- What to do
From the entries below, gather every line containing the string "again".

Collected data:
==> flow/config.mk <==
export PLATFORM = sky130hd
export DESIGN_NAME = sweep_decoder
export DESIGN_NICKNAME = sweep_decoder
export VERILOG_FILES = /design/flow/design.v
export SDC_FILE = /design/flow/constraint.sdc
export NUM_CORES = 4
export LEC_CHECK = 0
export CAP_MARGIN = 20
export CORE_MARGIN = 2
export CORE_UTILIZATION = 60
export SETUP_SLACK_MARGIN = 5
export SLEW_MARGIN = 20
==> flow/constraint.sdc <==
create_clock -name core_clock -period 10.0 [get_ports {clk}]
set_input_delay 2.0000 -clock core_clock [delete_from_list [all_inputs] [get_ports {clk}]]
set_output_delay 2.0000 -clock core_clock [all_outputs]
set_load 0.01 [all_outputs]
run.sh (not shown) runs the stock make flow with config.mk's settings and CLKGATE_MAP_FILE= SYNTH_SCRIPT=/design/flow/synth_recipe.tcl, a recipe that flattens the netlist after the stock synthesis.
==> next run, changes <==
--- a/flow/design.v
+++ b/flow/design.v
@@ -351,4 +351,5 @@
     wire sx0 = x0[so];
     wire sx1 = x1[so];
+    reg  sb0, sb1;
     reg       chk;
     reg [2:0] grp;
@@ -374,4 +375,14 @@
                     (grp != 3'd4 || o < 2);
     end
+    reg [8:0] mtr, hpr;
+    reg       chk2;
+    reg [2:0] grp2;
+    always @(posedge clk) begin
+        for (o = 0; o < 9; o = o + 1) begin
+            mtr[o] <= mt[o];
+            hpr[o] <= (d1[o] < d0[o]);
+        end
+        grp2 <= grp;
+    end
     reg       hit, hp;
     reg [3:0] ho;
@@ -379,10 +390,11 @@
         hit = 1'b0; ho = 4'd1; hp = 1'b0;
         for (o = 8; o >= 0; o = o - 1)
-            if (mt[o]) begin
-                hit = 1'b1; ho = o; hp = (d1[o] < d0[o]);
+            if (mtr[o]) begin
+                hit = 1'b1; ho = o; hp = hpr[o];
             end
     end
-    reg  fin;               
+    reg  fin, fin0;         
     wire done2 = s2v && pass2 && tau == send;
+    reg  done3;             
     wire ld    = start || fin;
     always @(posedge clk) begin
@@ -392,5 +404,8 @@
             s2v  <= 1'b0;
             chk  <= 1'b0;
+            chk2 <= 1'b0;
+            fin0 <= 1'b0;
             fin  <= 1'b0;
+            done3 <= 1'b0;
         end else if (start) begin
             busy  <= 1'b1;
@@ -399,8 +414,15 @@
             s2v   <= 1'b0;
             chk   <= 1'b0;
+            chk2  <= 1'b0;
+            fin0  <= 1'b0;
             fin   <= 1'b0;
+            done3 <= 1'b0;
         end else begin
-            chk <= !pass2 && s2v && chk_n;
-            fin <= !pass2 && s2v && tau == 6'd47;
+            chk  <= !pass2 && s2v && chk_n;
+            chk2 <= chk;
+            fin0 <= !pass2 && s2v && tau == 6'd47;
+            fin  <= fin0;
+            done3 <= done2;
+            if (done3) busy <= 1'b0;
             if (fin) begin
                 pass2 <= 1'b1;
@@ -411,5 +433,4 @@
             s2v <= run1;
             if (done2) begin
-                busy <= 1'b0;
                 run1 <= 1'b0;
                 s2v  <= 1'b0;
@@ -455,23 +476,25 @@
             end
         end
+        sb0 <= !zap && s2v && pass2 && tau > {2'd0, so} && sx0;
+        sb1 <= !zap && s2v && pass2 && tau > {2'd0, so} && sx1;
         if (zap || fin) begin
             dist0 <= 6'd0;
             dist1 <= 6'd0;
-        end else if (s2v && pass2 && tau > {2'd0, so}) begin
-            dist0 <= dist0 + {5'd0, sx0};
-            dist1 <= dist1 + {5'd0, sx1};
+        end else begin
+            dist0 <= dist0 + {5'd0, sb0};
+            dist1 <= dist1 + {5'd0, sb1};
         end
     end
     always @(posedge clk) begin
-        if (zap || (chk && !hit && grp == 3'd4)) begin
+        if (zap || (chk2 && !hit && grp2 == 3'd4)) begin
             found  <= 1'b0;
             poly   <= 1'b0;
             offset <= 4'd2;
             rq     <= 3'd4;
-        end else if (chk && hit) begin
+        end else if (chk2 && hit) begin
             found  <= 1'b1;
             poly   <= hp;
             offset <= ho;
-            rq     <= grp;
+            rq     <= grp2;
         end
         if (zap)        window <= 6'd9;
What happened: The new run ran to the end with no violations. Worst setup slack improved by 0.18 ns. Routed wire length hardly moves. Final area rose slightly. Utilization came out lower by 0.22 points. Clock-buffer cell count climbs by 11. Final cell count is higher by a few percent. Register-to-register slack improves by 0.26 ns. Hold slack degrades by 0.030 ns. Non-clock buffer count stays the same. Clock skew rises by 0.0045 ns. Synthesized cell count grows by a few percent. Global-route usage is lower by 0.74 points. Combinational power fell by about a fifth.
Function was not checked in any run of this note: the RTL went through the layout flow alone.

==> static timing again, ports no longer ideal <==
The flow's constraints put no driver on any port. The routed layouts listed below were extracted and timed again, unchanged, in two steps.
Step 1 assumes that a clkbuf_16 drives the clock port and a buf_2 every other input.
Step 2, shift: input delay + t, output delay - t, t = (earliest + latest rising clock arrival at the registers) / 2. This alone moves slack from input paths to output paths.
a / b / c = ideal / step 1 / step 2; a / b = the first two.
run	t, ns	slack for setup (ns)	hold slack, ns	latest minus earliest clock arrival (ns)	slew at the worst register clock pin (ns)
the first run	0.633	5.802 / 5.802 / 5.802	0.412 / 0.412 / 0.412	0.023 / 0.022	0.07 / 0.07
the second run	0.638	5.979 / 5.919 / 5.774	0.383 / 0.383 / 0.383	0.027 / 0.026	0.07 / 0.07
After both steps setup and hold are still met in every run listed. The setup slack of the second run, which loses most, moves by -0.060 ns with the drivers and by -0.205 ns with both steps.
What follows belongs to an exercise in optimizing a design on an open flow for small area, a short achievable clock period and few clock cycles per item; a production flow would make more cautious choices. At most, simulation tests tie the RTL to the original design; equivalence was not proved. The RTL of run 1 was laid out without a check of its function. Power is estimated from default activity; no workload was simulated.

**flow/design.v**
```verilog
module ycv32_crc8 (
    input  wire [31:0] r_in,
    input  wire [7:0]  v,
    output reg  [31:0] r_out
);
    integer i;
    always @* begin
        r_out = r_in ^ {24'd0, v};
        for (i = 0; i < 8; i = i + 1) begin
            if (r_out[0])
                r_out = (r_out >> 1) ^ 32'hEDB88320;
            else
                r_out = r_out >> 1;
        end
    end
endmodule
module ycv32 (
    input  wire        clk,
    input  wire        rst,           
    input  wire        cmd_valid,
    output wire        cmd_ready,
    input  wire [39:0] cmd_data,      
    output reg         rsp_valid,
    input  wire        rsp_ready,
    output wire [39:0] rsp_data       
);
    localparam [1:0] PH_IDLE  = 2'd0;
    localparam [1:0] PH_BODY  = 2'd1;
    localparam [1:0] PH_DONE  = 2'd2;
    localparam [1:0] PH_FAULT = 2'd3;
    localparam [7:0] OP_SINIT   = 8'h01;
    localparam [7:0] OP_CFG     = 8'h02;
    localparam [7:0] OP_RDREG   = 8'h03;
    localparam [7:0] OP_PBEGIN  = 8'h10;
    localparam [7:0] OP_PBEGINM = 8'h11;
    localparam [7:0] OP_DATA    = 8'h12;
    localparam [7:0] OP_PEND    = 8'h13;
    localparam [7:0] OP_SEND    = 8'h14;
    localparam [7:0] OP_LDSIZEL = 8'h20;
    localparam [7:0] OP_LDSIZEH = 8'h21;
    localparam [7:0] OP_LDPCRC  = 8'h22;
    localparam [7:0] OP_LDCRC   = 8'h23;
    localparam [7:0] OP_CHKPART = 8'h24;
    localparam [3:0] E_ILLEGAL     = 4'h1;
    localparam [3:0] E_PROTO       = 4'h2;
    localparam [3:0] E_TRUNC       = 4'h3;
    localparam [3:0] E_PART_ORDER  = 4'h4;
    localparam [3:0] E_SIZE        = 4'h5;
    localparam [3:0] E_CRC_PART    = 4'h6;
    localparam [3:0] E_NO_PARTS    = 4'h7;
    localparam [3:0] E_CRC_SESS    = 4'h8;
    localparam [3:0] E_OVERFLOW    = 4'h9;
    localparam K_SINIT = 0, K_CFG = 1, K_RDREG = 2, K_PBEGIN = 3, K_PBEGINM = 4,
               K_DATA = 5, K_PEND = 6, K_SEND = 7, K_LDSIZEL = 8, K_LDSIZEH = 9,
               K_LDPCRC = 10, K_LDCRC = 11, K_CHKPART = 12, K_ILLEGAL = 13;
    reg        sieve_en;
    reg [1:0]  phase;
    reg [3:0]  cause;
    reg        esc_pend;
    reg        multipart;
    reg [31:0] crc_part_raw;
    reg [31:0] crc_sess_raw;
    reg [63:0] len;
    reg [31:0] parts;
    reg [31:0] part_num;
    reg [63:0] exp_size;
    reg [31:0] exp_pcrc;
    reg        exp_pcrc_v;
    reg [31:0] exp_crc;
    reg        exp_crc_v;
    reg        len_max;
    reg        parts_max;
    reg        parts_zero;
    wire [7:0]  c_op  = cmd_data[39:32];
    wire [31:0] c_arg = cmd_data[31:0];
    wire c_hi24_z = (c_arg[31:8] == 24'd0);
    wire c_hi31_z = c_hi24_z & (c_arg[7:1] == 7'd0);
    wire c_zero   = c_hi31_z & ~c_arg[0];
    wire [13:0] c_kind;
    assign c_kind[K_SINIT]   = (c_op == OP_SINIT)   & c_zero;
    assign c_kind[K_CFG]     = (c_op == OP_CFG)     & c_hi31_z;
    assign c_kind[K_RDREG]   = (c_op == OP_RDREG)   & c_hi24_z & (c_arg[7:0] <= 8'h0C);
    assign c_kind[K_PBEGIN]  = (c_op == OP_PBEGIN)  & c_zero;
    assign c_kind[K_PBEGINM] = (c_op == OP_PBEGINM);
    assign c_kind[K_DATA]    = (c_op == OP_DATA)    & c_hi24_z;
    assign c_kind[K_PEND]    = (c_op == OP_PEND)    & c_zero;
    assign c_kind[K_SEND]    = (c_op == OP_SEND)    & c_zero;
    assign c_kind[K_LDSIZEL] = (c_op == OP_LDSIZEL);
    assign c_kind[K_LDSIZEH] = (c_op == OP_LDSIZEH);
    assign c_kind[K_LDPCRC]  = (c_op == OP_LDPCRC);
    assign c_kind[K_LDCRC]   = (c_op == OP_LDCRC);
    assign c_kind[K_CHKPART] = (c_op == OP_CHKPART);
    assign c_kind[K_ILLEGAL] = ~(|c_kind[12:0]);
    wire       c_is3d = (c_arg[7:0] == 8'h3D);
    wire [7:0] c_b42  = c_arg[7:0] - 8'd42;
    reg        rst_q;
    reg        rdy;
    reg        a_v;
    reg [13:0] a_kind;        
    reg [31:0] arg;
    reg        a_is3d;
    reg [7:0]  a_b42;
    reg        s_v;
    reg        s_disc;
    reg [3:0]  s_code;
    reg        s_view;
    reg [8:0]  s_val;         
    reg [36:0] r_d;           
    assign cmd_ready = rdy;
    assign rsp_data  = {1'b0, {3{r_d[36]}}, r_d[35:0]};
    wire exec = a_v & ~s_v;                   
    wire free = ~rsp_valid | rsp_ready;       
    wire [13:0] k = a_kind & {14{~s_v}};
    wire ph_idle  = (phase == PH_IDLE);
    wire ph_body  = (phase == PH_BODY);
    wire ph_done  = (phase == PH_DONE);
    wire ph_fault = (phase == PH_FAULT);
    wire [31:0] crc_part_dig = ~crc_part_raw;
    wire [31:0] crc_sess_dig = ~crc_sess_raw;
    reg [31:0] view;
    always @* begin
        case (s_v ? s_val[3:0] : arg[3:0])
            4'h0:    view = {31'd0, sieve_en};
            4'h1:    view = {26'd0, exp_crc_v, exp_pcrc_v, multipart, esc_pend, phase};
            4'h2:    view = {28'd0, cause};
            4'h3:    view = part_num;
            4'h4:    view = parts;
            4'h5:    view = len[31:0];
            4'h6:    view = len[63:32];
            4'h7:    view = exp_size[31:0];
            4'h8:    view = exp_size[63:32];
            4'h9:    view = crc_part_dig;
            4'hA:    view = crc_sess_dig;
            4'hB:    view = exp_pcrc;
            4'hC:    view = exp_crc;
            default: view = 32'd0;
        endcase
    end
    wire       sv_emit = ~sieve_en | esc_pend | ~a_is3d;
    wire [7:0] sv_byte = ~sieve_en ? arg[7:0] :
                         esc_pend  ? {a_b42[7] ^ ~a_b42[6], ~a_b42[6], a_b42[5:0]} :
                                     a_b42;
    wire       sv_esc  = sieve_en ? (~esc_pend & a_is3d) : esc_pend;
    wire [31:0] crc_part_step;
    wire [31:0] crc_sess_step;
    ycv32_crc8 u_crc_part (.r_in(crc_part_raw), .v(sv_byte), .r_out(crc_part_step));
    ycv32_crc8 u_crc_sess (.r_in(crc_sess_raw), .v(sv_byte), .r_out(crc_sess_step));
    function [63:0] cmask64(input [63:0] x);
        integer j, i;
        reg [7:0] g;
        reg       cj, pi;
        begin
            for (j = 0; j < 8; j = j + 1)
                g[j] = &x[j*8 +: 8];
            for (j = 0; j < 8; j = j + 1) begin
                cj = &(g | ~((8'd1 << j) - 8'd1));
                for (i = 0; i < 8; i = i + 1) begin
                    pi = &(x[j*8 +: 8] | ~((8'd1 << i) - 8'd1));
                    cmask64[j*8+i] = cj & pi;
                end
            end
        end
    endfunction
    function [31:0] cmask32(input [31:0] x);
        integer j, i;
        reg [3:0] g;
        reg       cj, pi;
        begin
            for (j = 0; j < 4; j = j + 1)
                g[j] = &x[j*8 +: 8];
            for (j = 0; j < 4; j = j + 1) begin
                cj = &(g | ~((4'd1 << j) - 4'd1));
                for (i = 0; i < 8; i = i + 1) begin
                    pi = &(x[j*8 +: 8] | ~((8'd1 << i) - 8'd1));
                    cmask32[j*8+i] = cj & pi;
                end
            end
        end
    endfunction
    wire gate     = ~multipart | (parts == part_num);
    wire sess_bad = crc_sess_dig != exp_crc;
    wire size_bad = len != exp_size;
    wire pcrc_bad = exp_pcrc_v & (crc_part_dig != exp_pcrc);
    wire chk_bad  = arg != part_num;
    wire k_begin  = k[K_PBEGIN] | k[K_PBEGINM];
    wire k_ld     = k[K_LDSIZEL] | k[K_LDSIZEH] | k[K_LDPCRC] | k[K_LDCRC];
    wire k_body   = k_ld | k[K_PEND] | k[K_CHKPART];     
    wire r_cfg    = k[K_CFG] & ph_idle;
    wire r_begin  = k_begin & ph_idle;
    wire r_data   = k[K_DATA] & ph_body;
    wire r_pend   = k[K_PEND] & ph_body;
    wire r_send   = k[K_SEND] & ph_idle;
    wire ovf_data = sv_emit & len_max;
    wire ok_emit  = r_data & sv_emit & ~len_max;
    wire ok_data  = r_data & ~ovf_data;
    wire inc_parts = r_pend & ~parts_max;
    wire ok_pend  = inc_parts & ~size_bad & ~pcrc_bad;
    wire ok_send  = r_send & ~parts_zero & ~(gate & exp_crc_v & sess_bad);
    reg [3:0] err;
    always @* begin
        err = 4'd0;
        if (ph_fault)
            err = 4'd0;
        else if (k[K_ILLEGAL])
            err = E_ILLEGAL;
        else if ((k[K_CFG] | k_begin) & ~ph_idle)
            err = E_PROTO;
        else if (k[K_DATA])
            err = ~ph_body ? E_PROTO : ovf_data ? E_OVERFLOW : 4'd0;
        else if (k[K_SEND])
            err = ph_body ? E_TRUNC : ph_done ? E_PROTO :
                  parts_zero ? E_NO_PARTS :
                  (gate & exp_crc_v & sess_bad) ? E_CRC_SESS : 4'd0;
        else if (k_body & ~ph_body)
            err = E_PROTO;
        else if (k[K_PEND])
            err = parts_max ? E_OVERFLOW : size_bad ? E_SIZE :
                  pcrc_bad ? E_CRC_PART : 4'd0;
        else if (k[K_CHKPART])
            err = chk_bad ? E_PART_ORDER : 4'd0;
    end
    wire x_err   = (err != 4'd0);
    wire x_disc  = ph_fault & ~(k[K_SINIT] | k[K_RDREG]) & exec;
    wire        rd       = a_kind[K_RDREG];
    wire        data_val = ok_data & sv_emit;
    wire        val0     = (ok_pend & exp_pcrc_v) | (ok_send & gate & exp_crc_v);
    wire        res_disc = x_disc;
    wire [3:0]  res_code = x_disc ? 4'hF : err;
    wire [8:0]  res_lo   = {data_val, data_val ? sv_byte : 8'd0} | {8'd0, val0};
    wire [31:0] res_val  = rd ? view : {23'd0, res_lo};
    wire [36:0] s_rsp    = {s_disc, s_code, s_view ? view : {23'd0, s_val}};
    wire clr_sess = rst_q | k[K_SINIT];           
    wire clr_part = clr_sess | r_begin;           
    wire [31:0] argz = arg & {32{~rst_q & ~a_kind[K_PBEGINM]}};
    wire ld_ok = ph_body;
    always @(posedge clk) begin
        if (rst_q)
            sieve_en <= 1'b1;
        else if (r_cfg)
            sieve_en <= arg[0];
        if (clr_sess)
            phase <= PH_IDLE;
        else if (x_err)
            phase <= PH_FAULT;
        else if (r_begin)
            phase <= PH_BODY;
        else if (ok_pend)
            phase <= PH_IDLE;
        else if (ok_send)
            phase <= PH_DONE;
        if (clr_sess)
            cause <= 4'd0;
        else if (x_err)
            cause <= err;
        if (clr_part)
            esc_pend <= 1'b0;
        else if (ok_data)
            esc_pend <= sv_esc;
        if (clr_sess)
            multipart <= 1'b0;
        else if (r_begin & a_kind[K_PBEGINM])
            multipart <= 1'b1;
        if (clr_part | ok_emit)
            crc_part_raw <= crc_part_step | {32{clr_part}};
        if (clr_sess | ok_emit)
            crc_sess_raw <= crc_sess_step | {32{clr_sess}};
        len <= (len ^ (cmask64(len) & {64{ok_emit}})) & {64{~clr_part}};
        if (clr_part)
            len_max <= 1'b0;
        else if (ok_emit)
            len_max <= (&len[63:1]) & ~len[0];
        parts <= (parts ^ (cmask32(parts) & {32{inc_parts}})) & {32{~clr_sess}};
        if (clr_sess) begin
            parts_max  <= 1'b0;
            parts_zero <= 1'b1;
        end else if (inc_parts) begin
            parts_max  <= (&parts[31:1]) & ~parts[0];
            parts_zero <= 1'b0;
        end
        if (clr_sess | r_begin)
            part_num <= arg & {32{~rst_q}};
        if (clr_part | (k[K_LDSIZEL] & ld_ok))
            exp_size[31:0] <= argz;
        if (clr_part | (k[K_LDSIZEH] & ld_ok))
            exp_size[63:32] <= argz;
        if (clr_part | (k[K_LDPCRC] & ld_ok))
            exp_pcrc <= argz;
        if (clr_part)
            exp_pcrc_v <= 1'b0;
        else if (k[K_LDPCRC] & ld_ok)
            exp_pcrc_v <= 1'b1;
        if (clr_sess | (k[K_LDCRC] & ld_ok))
            exp_crc <= argz;
        if (clr_sess)
            exp_crc_v <= 1'b0;
        else if (k[K_LDCRC] & ld_ok)
            exp_crc_v <= 1'b1;
    end
    wire a_v_n = rdy ? cmd_valid : a_v;
    wire s_v_n = free ? 1'b0 : (s_v | exec);
    always @(posedge clk) begin
        rst_q <= rst;
        if (rst) begin
            rdy       <= 1'b0;
            a_v       <= 1'b0;
            a_kind    <= 14'd0;
            s_v       <= 1'b0;
            rsp_valid <= 1'b0;
        end else begin
            rdy       <= ~(a_v_n & s_v_n);
            a_v       <= a_v_n;
            s_v       <= s_v_n;
            if (rdy)
                a_kind <= c_kind & {14{cmd_valid}};
            if (free)
                rsp_valid <= s_v | exec;
        end
    end
    always @(posedge clk) begin
        if (rdy) begin
            arg    <= c_arg;
            a_is3d <= c_is3d;
            a_b42  <= c_b42;
        end
        if (exec) begin
            s_disc <= res_disc;
            s_code <= res_code;
            s_view <= rd;
            s_val  <= rd ? {5'd0, arg[3:0]} : res_lo;
        end
        r_d <= ((s_v ? s_rsp : {res_disc, res_code, res_val}) & {37{free}}) |
               (r_d & {37{~free}});
    end
endmodule
```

- Exercise response
==> static timing again, ports no longer ideal <==
The flow's constraints put no driver on any port. The routed layouts listed below were extracted and timed again, unchanged, in two steps.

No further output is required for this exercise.